Silas jumped in to his friends’ defense. “All we have to do is intercept him in the process and then sit on him… literally… until the authorities arrive.”
“And the three spots we settled on are far enough from any homestead that no one’s home
would get damaged in the process.” Naomi smiled, as if she’d answered a teacher’s question correctly.
“Someone could get hurt, though.” Katie Ann pulled her bottom lip in between her teeth. “I was in the newspaper fire, and I don’t want to see… couldn’t bear to see any of my friends go through the same thing.”
Nathan ran his fingers through his hair in frustration, causing it to stick out even more. “It wouldn’t be the same, though—”
“We’ve heard enough.” Marcus walked over to the office inside the barn and returned with a pad of paper and a pencil. He handed it to Jesse. “Write down the addresses where you put these traps.”
“Naomi and Jesse, we’ll take you home.” Clyde returned the crate to the area where Marcus kept his supplies.
Marcus nodded toward the house and then spoke to his son, Nathan. “You can go inside. We’ll speak more of this tomorrow.”

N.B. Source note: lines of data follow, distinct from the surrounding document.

## src/inc/dcf_pkg.sv

```systemverilog
package dcf_pkg;

  // ----------------------------------------
  // Slot geometry
  // ----------------------------------------
  localparam int unsigned SPREAD_FACTOR   = 512;
  localparam int unsigned BITS_PER_SYMBOL = 2;
  localparam int unsigned CHIPS_PER_BIT   = SPREAD_FACTOR / BITS_PER_SYMBOL;
  localparam int unsigned SLOT_BITS       = 10;
  localparam int unsigned TPC_BITS        = 2;
  localparam int unsigned FMT_BITS        = 0;
  localparam int unsigned CCC_BITS        = 4;
  localparam int unsigned PILOT_BITS      = 4;
  localparam int unsigned SLOTS_PER_FRAME = 15;

  // Field positions in the slot word, bit 9 leaves first
  localparam int unsigned TPC_LSB   = 8;
  localparam int unsigned CCC_LSB   = 4;
  localparam int unsigned PILOT_LSB = 0;

  localparam logic [7:0] CHIP_LAST  = 8'(CHIPS_PER_BIT - 1);
  localparam logic [3:0] BIT_LAST   = 4'(SLOT_BITS - 1);
  localparam logic [3:0] SLOT_LAST  = 4'(SLOTS_PER_FRAME - 1);
  localparam logic [3:0] SLOT_COUNT = 4'(SLOTS_PER_FRAME);

  // ----------------------------------------
  // Field codes and command queue sizing
  // ----------------------------------------
  localparam logic [1:0] TPC_UP      = 2'h3;
  localparam logic [1:0] TPC_DOWN    = 2'h0;
  localparam logic [3:0] CCC_ESTOP   = 4'hF;
  localparam logic [3:0] CCC_SOM     = 4'hA;
  localparam int unsigned FIFO_DEPTH = 32;
  localparam int unsigned CMD_WIDTH  = 2;

  // ----------------------------------------
  // Types
  // ----------------------------------------
  typedef enum logic [1:0] {
    ST_IDLE  = 2'b00,
    ST_PREAM = 2'b01,
    ST_START = 2'b10,
    ST_MSG   = 2'b11
  } dcf_state_e;

  typedef enum logic [1:0] {
    CMD_NONE  = 2'b00,
    CMD_ESTOP = 2'b01
  } dcf_cmd_e;

  typedef enum logic [1:0] {
    CL_OFF   = 2'b00,
    CL_MODE1 = 2'b01,
    CL_MODE2 = 2'b10
  } dcf_cl_e;

  typedef struct packed {
    logic [SLOT_BITS-1:0] ant1;
    logic [SLOT_BITS-1:0] ant2;
    logic [SLOT_BITS-1:0] tx_mask;
  } dcf_slot_s;

endpackage

```

## src/hdl/dcf_fifo.sv

```systemverilog
`timescale 1ns/1ps
module dcf_fifo
  import dcf_pkg::*;
#(
  parameter int unsigned WIDTH = CMD_WIDTH,
  parameter int unsigned DEPTH = FIFO_DEPTH
) (
  // Clock and reset
  input  wire logic             i_clk,
  input  wire logic             i_arst_n,
  // Fill side
  input  wire logic             i_in_valid,
  output logic                  o_in_ready,
  input  wire logic [WIDTH-1:0] i_in_data,
  // Drain side
  output logic                  o_out_valid,
  input  wire logic             i_out_ready,
  output logic [WIDTH-1:0]      o_out_data
);
  localparam int unsigned AW = $clog2(DEPTH);

  logic [WIDTH-1:0] mem_r [DEPTH];
  logic [AW-1:0]    wr_ptr_r;
  logic [AW-1:0]    rd_ptr_r;
  logic [AW:0]      count_r;
  logic             push;
  logic             pop;

  assign o_in_ready  = (count_r != (AW+1)'(DEPTH));
  assign o_out_valid = (count_r != '0);
  assign o_out_data  = mem_r[rd_ptr_r];
  assign push        = i_in_valid && o_in_ready;
  assign pop         = o_out_valid && i_out_ready;

  always_ff @(posedge i_clk) begin
    if (push) begin
      mem_r[wr_ptr_r] <= i_in_data;
    end
  end

  always_ff @(posedge i_clk or negedge i_arst_n) begin
    if (!i_arst_n) begin
      wr_ptr_r <= '0;
      rd_ptr_r <= '0;
      count_r  <= '0;
    end else begin
      if (push) begin
        wr_ptr_r <= (wr_ptr_r == AW'(DEPTH - 1)) ? '0 : wr_ptr_r + 1'b1;
      end
      if (pop) begin
        rd_ptr_r <= (rd_ptr_r == AW'(DEPTH - 1)) ? '0 : rd_ptr_r + 1'b1;
      end
      count_r <= count_r + (AW+1)'(push) - (AW+1)'(pop);
    end
  end
endmodule

```

## src/hdl/dcf_formatter.sv

```systemverilog
`timescale 1ns/1ps
// How it works
// RULE_01: Mode 1: primary pilots ant1, orthogonal ant2
// RULE_02: Mode 2: same primary pilot both antennas
// RULE_03: Fixed spreading factor 512, lowest-rate format
// RULE_04: Ten bits: 2 power, 0 format, 4 command, 4 pilot
// RULE_05: All fifteen slots of each frame sent
// RULE_06: Pilot field follows slot index pattern
// RULE_07: Preamble uses the message slot layout
// RULE_08: Preamble pilots run slots 15-N to 14
// RULE_09: Preamble format field all ones (zero width)
// RULE_10: Command field silent unless command requested
// RULE_11: Emergency stop sends 1111, one pattern each
// RULE_12: No emergency stop during start window
// RULE_13: Start indicator throughout window, length from input
// RULE_14: Start indicator pattern is 1010
// RULE_15: Preamble length supplied before transmission starts
// RULE_16: Power bits 11 up, 00 down
// RULE_17: Frame counter after preamble gates both commands
// RULE_18: Order power, format, command, pilot, MSB first
module dcf_formatter
  import dcf_pkg::*;
#(
  parameter logic [3:0] PILOT_MAIN [SLOTS_PER_FRAME] = '{
    4'hF, 4'hC, 4'hD, 4'hC, 4'hE, 4'hF, 4'hF, 4'hE,
    4'hD, 4'hF, 4'hD, 4'hE, 4'hE, 4'hC, 4'hC},
  parameter logic [3:0] PILOT_DIV [SLOTS_PER_FRAME] = '{
    4'h6, 4'hA, 4'hE, 4'hA, 4'h2, 4'h6, 4'h6, 4'h2,
    4'hE, 4'h6, 4'hE, 4'h2, 4'h2, 4'hA, 4'hA}
) (
  // Clock and reset
  input  wire logic                 i_clk,
  input  wire logic                 i_arst_n,
  // Chip timing
  input  wire logic                 i_chip_tick,
  // Configuration
  input  wire logic [3:0]           i_preamble_length,
  input  wire logic [3:0]           i_start_window_frames,
  input  wire dcf_cl_e              i_cl_mode,
  // Session control
  input  wire logic                 i_start,
  input  wire logic                 i_stop,
  input  wire logic                 i_power_up,
  // Command requests
  input  wire logic                 i_cmd_valid,
  output logic                      o_cmd_ready,
  input  wire logic [CMD_WIDTH-1:0] i_cmd,
  // Air side bit stream
  output logic                      o_bit_stb,
  output logic                      o_ant1_bit,
  output logic                      o_ant2_bit,
  output logic                      o_ant1_on,
  output logic                      o_ant2_on,
  // Status
  output dcf_state_e                o_state,
  output logic [3:0]                o_slot_index,
  output logic                      o_frame_start
);

  // ----------------------------------------
  // Chip, bit and slot timing
  // ----------------------------------------
  logic [7:0] chip_cnt_r;
  logic [3:0] bit_idx_r;
  logic       bit_end;
  logic       slot_end;

  // One bit every SF/2 chips; slots run back to back with no gaps
  assign bit_end  = i_chip_tick && (chip_cnt_r == CHIP_LAST); // [RULE_03]
  assign slot_end = bit_end && (bit_idx_r == BIT_LAST);

  always_ff @(posedge i_clk or negedge i_arst_n) begin
    if (!i_arst_n) begin
      chip_cnt_r <= '0;
    end else if (i_chip_tick) begin
      chip_cnt_r <= (chip_cnt_r == CHIP_LAST) ? '0 : chip_cnt_r + 8'h01;
    end
  end

  always_ff @(posedge i_clk or negedge i_arst_n) begin
    if (!i_arst_n) begin
      bit_idx_r <= '0;
    end else if (bit_end) begin
      bit_idx_r <= (bit_idx_r == BIT_LAST) ? '0 : bit_idx_r + 4'h1;
    end
  end

  // ----------------------------------------
  // Pending session requests
  // ----------------------------------------
  logic start_pend_r;
  logic stop_pend_r;
  logic start_take;
  logic stop_take;

  // A request arriving in the cycle it is consumed stays pending
  always_ff @(posedge i_clk or negedge i_arst_n) begin
    if (!i_arst_n) begin
      start_pend_r <= 1'b0;
      stop_pend_r  <= 1'b0;
    end else begin
      start_pend_r <= i_start || (start_pend_r && !start_take);
      stop_pend_r  <= i_stop || (stop_pend_r && !stop_take);
    end
  end

  // ----------------------------------------
  // Command queue
  // ----------------------------------------
  logic                 q_valid;
  logic                 q_pop;
  logic [CMD_WIDTH-1:0] q_cmd;

  dcf_fifo #(
    .WIDTH (CMD_WIDTH),
    .DEPTH (FIFO_DEPTH)
  ) u_cmd_fifo (
    .i_clk       (i_clk),
    .i_arst_n    (i_arst_n),
    .i_in_valid  (i_cmd_valid),
    .o_in_ready  (o_cmd_ready),
    .i_in_data   (i_cmd),
    .o_out_valid (q_valid),
    .i_out_ready (q_pop),
    .o_out_data  (q_cmd)
  );

  // ----------------------------------------
  // Sequencer
  // ----------------------------------------
  dcf_state_e state_r;
  dcf_state_e state_nxt;
  logic [3:0] slot_r;
  logic [3:0] slot_nxt;
  logic [3:0] frame_cnt_r;
  logic [3:0] frame_cnt_nxt;

  always_comb begin
    state_nxt     = state_r;
    slot_nxt      = (slot_r == SLOT_LAST) ? '0 : slot_r + 4'h1; // [RULE_05]
    frame_cnt_nxt = frame_cnt_r;
    start_take    = 1'b0;
    stop_take     = 1'b0;
    case (state_r)
      ST_IDLE: begin
        slot_nxt = '0;
        if (start_pend_r) begin
          start_take = 1'b1;
          frame_cnt_nxt = '0;
          if (i_preamble_length != '0) begin // [RULE_15]
            state_nxt = ST_PREAM;
            // Preamble ends exactly on a frame boundary
            slot_nxt  = SLOT_COUNT - i_preamble_length; // [RULE_08]
          end else if (i_start_window_frames != '0) begin
            state_nxt = ST_START;
          end else begin
            state_nxt = ST_MSG;
          end
        end
      end
      ST_PREAM: begin
        if (slot_r == SLOT_LAST) begin
          frame_cnt_nxt = '0; // [RULE_17]
          state_nxt = (i_start_window_frames != '0) ? ST_START : ST_MSG;
        end
      end
      ST_START: begin
        if (slot_r == SLOT_LAST) begin
          frame_cnt_nxt = frame_cnt_r + 4'h1; // [RULE_17]
          if (frame_cnt_nxt >= i_start_window_frames) begin // [RULE_13]
            state_nxt = ST_MSG;
          end
        end
      end
      ST_MSG: begin
        if (stop_pend_r) begin
          stop_take = 1'b1;
          state_nxt = ST_IDLE;
          slot_nxt  = '0;
        end
      end
      default: begin
        state_nxt = ST_IDLE;
        slot_nxt  = '0;
      end
    endcase
    if (!slot_end) begin
      state_nxt     = state_r;
      slot_nxt      = slot_r;
      frame_cnt_nxt = frame_cnt_r;
      start_take    = 1'b0;
      stop_take     = 1'b0;
    end
  end

  always_ff @(posedge i_clk or negedge i_arst_n) begin
    if (!i_arst_n) begin
      state_r     <= ST_IDLE;
      slot_r      <= '0;
      frame_cnt_r <= '0;
    end else begin
      state_r     <= state_nxt;
      slot_r      <= slot_nxt;
      frame_cnt_r <= frame_cnt_nxt;
    end
  end

  // ----------------------------------------
  // Slot word assembly
  // ----------------------------------------
  dcf_slot_s  slot_w;
  logic [3:0] ccc;
  logic       ccc_on;
  logic [3:0] pilot1;
  logic [3:0] pilot2;
  logic [1:0] power_control_bits;

  // Stop is held in the queue, not dropped, while the window runs
  assign q_pop = slot_end && (state_nxt == ST_MSG) && (state_r == ST_MSG)
                 && q_valid; // [RULE_12]

  always_comb begin
    ccc    = '0;
    ccc_on = 1'b0;
    if (state_nxt == ST_START) begin
      ccc    = CCC_SOM; // [RULE_14]
      ccc_on = 1'b1;
    end else if (q_pop && (dcf_cmd_e'(q_cmd) == CMD_ESTOP)) begin
      ccc    = CCC_ESTOP; // [RULE_11]
      ccc_on = 1'b1;
    end
  end

  assign power_control_bits    = i_power_up ? TPC_UP : TPC_DOWN; // [RULE_16]
  assign pilot1 = PILOT_MAIN[slot_nxt]; // [RULE_06]
  // Mode 2 repeats the primary pattern, mode 1 uses the orthogonal one
  assign pilot2 = (i_cl_mode == CL_MODE1) ? PILOT_DIV[slot_nxt] : pilot1; // [RULE_01] [RULE_02]

  // Same layout in preamble and message; format field has no width
  always_comb begin
    slot_w.ant1    = {power_control_bits, ccc, pilot1}; // [RULE_04] [RULE_07] [RULE_09] [RULE_18]
    slot_w.ant2    = {power_control_bits, ccc, pilot2};
    slot_w.tx_mask = {2'b11, {CCC_BITS{ccc_on}}, 4'hF}; // [RULE_10]
  end

  // ----------------------------------------
  // Serialiser
  // ----------------------------------------
  dcf_slot_s sh_r;
  logic      active_r;
  logic      stb_r;

  always_ff @(posedge i_clk or negedge i_arst_n) begin
    if (!i_arst_n) begin
      sh_r     <= '0;
      active_r <= 1'b0;
    end else if (slot_end) begin
      sh_r     <= slot_w;
      active_r <= (state_nxt != ST_IDLE);
    end else if (bit_end) begin
      sh_r.ant1    <= {sh_r.ant1[SLOT_BITS-2:0], 1'b0}; // [RULE_18]
      sh_r.ant2    <= {sh_r.ant2[SLOT_BITS-2:0], 1'b0};
      sh_r.tx_mask <= {sh_r.tx_mask[SLOT_BITS-2:0], 1'b0};
    end
  end

  always_ff @(posedge i_clk or negedge i_arst_n) begin
    if (!i_arst_n) begin
      stb_r <= 1'b0;
    end else begin
      stb_r <= bit_end;
    end
  end

  assign o_bit_stb     = stb_r;
  assign o_ant1_bit    = sh_r.ant1[SLOT_BITS-1];
  assign o_ant2_bit    = sh_r.ant2[SLOT_BITS-1];
  assign o_ant1_on     = active_r && sh_r.tx_mask[SLOT_BITS-1];
  assign o_ant2_on     = o_ant1_on && (i_cl_mode != CL_OFF);
  assign o_state       = state_r;
  assign o_slot_index  = slot_r;
  assign o_frame_start = stb_r && active_r && (bit_idx_r == '0) && (slot_r == '0);
endmodule

```

## config.mk

```make
export PLATFORM = sky130hd
export DESIGN_NAME = dcf_formatter
export DESIGN_NICKNAME = d
export VERILOG_FILES = /design/src/inc/dcf_pkg.sv /design/src/hdl/dcf_fifo.sv /design/src/hdl/dcf_formatter.sv
export SDC_FILE = /design/constraint.sdc
export NUM_CORES = 1
export LEC_CHECK = 0
export BUFFER_PORTS_ARGS = -buffer_cell sky130_fd_sc_hd__buf_2
export CAP_MARGIN = 40
export CELL_PAD_IN_SITES_DETAIL_PLACEMENT = 1
export CELL_PAD_IN_SITES_GLOBAL_PLACEMENT = 2
export CORE_MARGIN = 3
export CORE_UTILIZATION = 45
export DETAILED_ROUTE_END_ITERATION = 7
export PLACE_DENSITY_LB_ADDON = 0.1
export SYNTH_ARGS = -nofsm -noshare
export SYNTH_HDL_FRONTEND = slang
export SYNTH_HIERARCHICAL = 1
export SYNTH_SLANG_ARGS = --single-unit
```

## constraint.sdc

```tcl
create_clock -name i_clk -period 10.56 [get_ports i_clk]
set_input_delay 0 -clock i_clk [delete_from_list [all_inputs] [get_ports i_clk]]
set_output_delay 0 -clock i_clk [all_outputs]
set_load 0.1 [all_outputs]
```

==> metrics.yaml, run 1 <==
logic_synthesis:
  ys.flop_type: "dfrtp_1"
  synthXorXnorAreaFrac_pct: 1.56
  synth_compound_area_share_pct: 9.86
  synth.distinct_cells: 66
  synthMuxAreaShare_pct: 6.39
  synthSimpleGateAreaFrac_pct: 17.3
  ys_seq_area_share_pct: 55.2
  synth_edf_count: 64
  postSynthCellCount: 588
  synth_async_sr_flop_share_pct: 52.9
  yosysWarnings: 6
  ys_ff_latch: 136
  synth_fa_ha_area_share_pct: 6.24
  avgSynthCellArea_sq_um: 11.5
  syn-num-nets: 640
  syn-cell-area_sq_um: 6740
  synth_top_family_by_area: "simple AND/OR/NAND/NOR gates"
power:
  leakagePower_nw: 3.22
  max-vdd-ir-drop_uv: 162
  powerDensity_nw_per_um2: 185
run:
  maxCapViolCount: 0
floorplan:
  die_area_sq_um: 16500
  core_sq_um: 14600
  die_h_microns: 128
  io_pins: 32
  start_util_pct: 46.2
  die_x_microns: 128
  fp-row-count: 44
setup_path:
  cpPeakStageDelay_ns: 0.46
  worst_setup_path_end_kind: "register"
  path_max_fanout: 11
  critPathLaunchType: "register"
  critPathKind: "register to register"
  critPathSlowestCell: "nand4_1"
  cp.required_ns: 10.84
  arrival_ns: 4.34
  crit_chain: "nor4bb_1 > buf_4 > nand4_1 > nor2_1 > nand3_1 > nor2_1 > nand2_1 > inv_1 > ha_1 > inv_1 > ha_1 > a21o_1 > a21oi_1 > nor4b_1 > a2111oi_0"
cells_and_area:
  final_nets: 678
  ff_latch_area_sq_um: 3720
  drive_above_1_share_pct: 13.8
  antenna_cells: 0
  multiInputGateArea_sq_um: 2790
  fin_util_pct: 52.8
  syn2layout_area_growth_pct: 14.4
  nFillCells: 1511
sta:
  rsz0062_at_grt: "no"
  skew_ns: 0.00982
  finalMaxSlewViolations: 0
  timing.setup.tns_ns: 0
  min_period_ns: 4.06
  setup_violations: 0
  clock.fmax_mhz: 246
  worstMarginPinSlew_ns: 0.912
  slew-limit-headroom_pct: 38.8
  finalCritPeriodShare_pct: 38.5
  hold_viol_final: 0
worst_hold_path:
  hold_path.class: "input port to async pin"
clock_network:
  clkLatencyLatePin_ns: 0.42
  post-cts-setup-buffer-count: 0
  cts.sinks: 136
  clkTransAtPathRegs_ns: 0.06
  ctsResizeCount: 0
  cts_tree: "yes"
  htreeDepth: 4
  cts_max_path_buffers: 2
  cts_made_buffers: 17
  ctsHoldBuffers: 4
  cts-root-buf: "clkbuf_16"
route:
  num_vias: 4682
  vias_per_cell: 5.69
  wirelength_mm: 15.4
  drt_iter0_markers: 251
  ant_nets: 0
  dr.pass1.iters: 4
  post_drt_wl_per_cell_microns: 18.7
  drc: 0
outcome:
  status: "complete, no violations"
placed_design:
  hpwl_mm: 10.5
  portBuffers: 31
  place_congestion: 0.791
global_route:
  grt_pass1_wl_mm: 25.9
  antenna_found_initial: 0
  grt_pass1_vias: 4996
  grt_max_degree: 54
  grt_overflow_total: 0
  globalRouteTotalUtil_pct: 20.1
[state kept, by name, summed over array words and instances, names as in the netlist, 5 cells and up]
register             count
chip_cnt_r               8
sh_r                    28
u_cmd_fifo/count_r       6
u_cmd_fifo/mem_r        64
u_cmd_fifo/rd_ptr_r      5
u_cmd_fifo/wr_ptr_r      5
[layer usage]
layer	global-route usage [%]	share of wire (%)
met5	0	0
met4	6.62	1.6
met3	5.40	3.1
met2	34.6	52
met1	24.6	44
[placed cells by master (no fill, tap or decap), drive strengths merged, types with 13 or more instances in the layout]
cell,instances
dfrtp,72
nand2,69
edfxtp,64
nor2,52
nand3,44
o21ai,41
buf,36
inv,35
ha,32
clkbuf,20
mux4,16
a21oi,13
[cells in the mapped netlist, types with 10 or more instances]
library cell	count	area, sq um
dfrtp_1	72	1800
nand2_1	69	259
edfxtp_1	64	1920
nor2_1	52	195
nand3_1	44	220
o21ai_0	38	190
ha_1	32	400
inv_1	31	116
clkbuf_1	14	52.6
a21oi_1	12	60.1
mux4_1	10	263
o22ai_1	10	62.6
[stage by stage]
stage / std cells / hold slack [ns] / instance area, sq um / setup slack [ns] / total power (W)
after floorplan: 588 / -0.296 / 6740 / 6.26 / 0.000802
after global placement: 784 / 0.179 / 7040 / 6.70 / 0.000855
after detailed placement: 787 / -0.0752 / 7100 / 6.52 / 0.000874
after CTS: 823 / 0.0144 / 7710 / 6.48 / 0.00145
after global routing: 823 / 0.0286 / 7710 / 6.00 / 0.00151
final: 823 / 0.0200 / 7710 / 6.50 / 0.00143
[worst max-delay path, delay by kind of cell (launching register included)]
kind | cells | cell delay [ns]
AND/OR/NAND/NOR | 7 | 1.80
adder cells (fa/ha/maj) | 2 | 0.41
flip-flops | 1 | 0.45
AO/OA/AOI/OAI | 3 | 0.82
buffers and inverters | 3 | 0.43
[path summary, 6_finish.rpt]
| check | from | slack (ns) | cells past startpoint | endpoint |
|---|---|---|---|---|
| setup / recovery | bit_idx_r[1] | 6.50 | 15 | u_cmd_fifo/count_r[5] |
| max in group asynchronous | i_arst_n | 9.97 | 3 | sh_r[18] |
| hold / removal | i_arst_n | 0.02 | 2 | frame_cnt_r[3] |
| min in group i_clk | i_cl_mode[1] | 0.04 | 4 | sh_r[13] |
| hold reg to reg | sh_r[22] | 0.46 | 2 | sh_r[22] |
| setup reg to reg | bit_idx_r[1] | 6.50 | 15 | u_cmd_fifo/count_r[5] |
[where the power goes]
| group | total, W | leakage [nW] | internal [W] | switching (W) |
|---|---|---|---|---|
| clock | 0.000569 | 0.265 | 0.000333 | 0.000236 |
| combinational | 0.000218 | 1.45 | 0.0000892 | 0.000129 |
| sequential | 0.000642 | 1.51 | 0.000600 | 0.0000418 |
| total | 0.00143 | 3.22 | 0.00102 | 0.000407 |
[logic make-up (layout without fill, tap and decap cells)]
logic type | after synthesis | count (layout)
fa+ha+maj | 33 | 33
compound gates | 103 | 103
mux | 19 | 19
flops | 136 | 136
simple gates | 231 | 231
xor+xnor | 12 | 12
buf+inv | 54 | 105
[cell type report]
class	count	share of cell area, %
well taps	184	2.99
clock buffers	20	5.79
inverters	33	1.61
clock inverters	12	1.56
flip-flops and latches	136	48.3
multi-input cells	398	36.1
repair buffers	40	3.62
(Power assumes the default switching activity.)
==> inputs of run 2 (changes only) <==
Settings changed: CORE_UTILIZATION 45 to 38.
Clock period 10.56 ns to 3.3 ns, I/O delays scaled along.
==> run 2 against run 1 <==
  * Clock skew is 0.0012 ns lower
  * Wire length rose by 3.2%
  * Die area is 18% higher
  * First-iteration DRC count is 51% lower
  * Largest power group unchanged
==> metrics.yaml, run 2 (synthesis gave the netlist of run 1 again) <==
sta:
  hold_viol_final: 0
  slew-limit-headroom_pct: 46.3
  min_period_ns: 3.12
  worstMarginPinSlew_ns: 0.806
  clock.fmax_mhz: 321
  setup_violations: 0
  finalCritPeriodShare_pct: 94.5
  skew_ns: 0.00858
  timing.setup.tns_ns: 0
  finalMaxSlewViolations: 0
  final.setup.worst_slack_ns: 0.181
cells_and_area:
  stdcell_area_sq_um: 8350
  largest_reg_flops: 64
  largest-register: "u_cmd_fifo/mem_r"
  syn2layout_area_growth_pct: 23.9
  antenna_cells: 0
  final_nets: 711
  layout.cells.most_common_list: "nand2_1, dfrtp_1, edfxtp_1"
  mostFrequentLayoutCell: "nand2_1"
  drive_above_1_share_pct: 24.0
  final_cells: 897
  fin_util_pct: 48.1
  reg_top3: "u_cmd_fifo/mem_r (64), sh_r (28), chip_cnt_r (8)"
clock_network:
  clkLatencyLatePin_ns: 0.42
  cts_max_path_buffers: 2
  clkTransAtPathRegs_ns: 0.06
  htreeDepth: 4
  cts-root-buf: "clkbuf_16"
  cts.sinks: 136
  cts_tree: "yes"
  cts_made_buffers: 17
floorplan:
  die_x_microns: 139
  core_sq_um: 17400
  start_util_pct: 38.8
  die_area_sq_um: 19400
  die_h_microns: 139
  fp-row-count: 48
  io_pins: 32
placed_design:
  dpl.cell_count: 851
  dp_slack_ns: -0.102
  portBuffers: 31
  place_area_sq_um: 7360
  hpwl_mm: 11.0
  place_congestion: 0.805
global_route:
  globalRouteTotalUtil_pct: 17.0
  grt_pass1_vias: 5147
  grt_max_degree: 56
  grt_pass1_wl_mm: 26.5
  grt_overflow_total: 0
  antenna_found_initial: 0
power:
  p_comb_share_pct: 16.9
  powerDensity_nw_per_um2: 590
  power.net_switching_w: 0.00142
  intPower_w: 0.00351
  max-vdd-ir-drop_uv: 412
  leakagePower_nw: 3.43
  p_seq_share_pct: 41.9
  p_sw_share_pct: 28.8
  clkPwrFrac_pct: 41.2
setup_path:
  critPathLaunchType: "register"
  arrival_ns: 3.46
  cp.required_ns: 3.64
  critPathKind: "register to register"
  worst_setup_path_end_kind: "register"
  path_max_fanout: 2
route:
  ant_nets: 0
  vias_per_cell: 5.32
  post_drt_wl_per_cell_microns: 17.7
  num_vias: 4771
  drt_iter0_markers: 122
  wirelength_mm: 15.9
  dr.pass1.iters: 4
  drc: 0
outcome:
  status: "complete, no violations"
run:
  maxCapViolCount: 0
worst_hold_path:
  hold_path.class: "input port to register"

Marcus agreed to speak with the parents nearest him in the morning. Clyde said he would go to see Henry first thing, and they would divide up the task of notifying the rest of the families.
It was tight when they all climbed into the buggy—Emma and Clyde in the front, Silas, Katie Ann, Naomi, and Jesse in the back. Something told her the young people didn’t mind, that they were drawing solace being so close together. They were quiet, which didn’t mean anything. They could be thinking of another way to catch the arsonist now that their initial plan had been foiled. They probably had developed a sign language all their own.
If there was one thing Emma was sure of, it was that youngies had a stubborn streak wider than the Colorado sky.
Sixty-Three
Henry arrived home well past midnight.
Earlier, he’d paid Stuart at the cabin and thanked him for his time, and then he rode to the police station with Alvin and Abe in Alvin’s car. He sat through the questioning by both Meg Allen and Roy Grayson. In the end, both the investigator and sheriff agreed that the photos looked as though they had been altered with a computer program. This was after studying them with a magnifying glass and consulting with one of their technicians.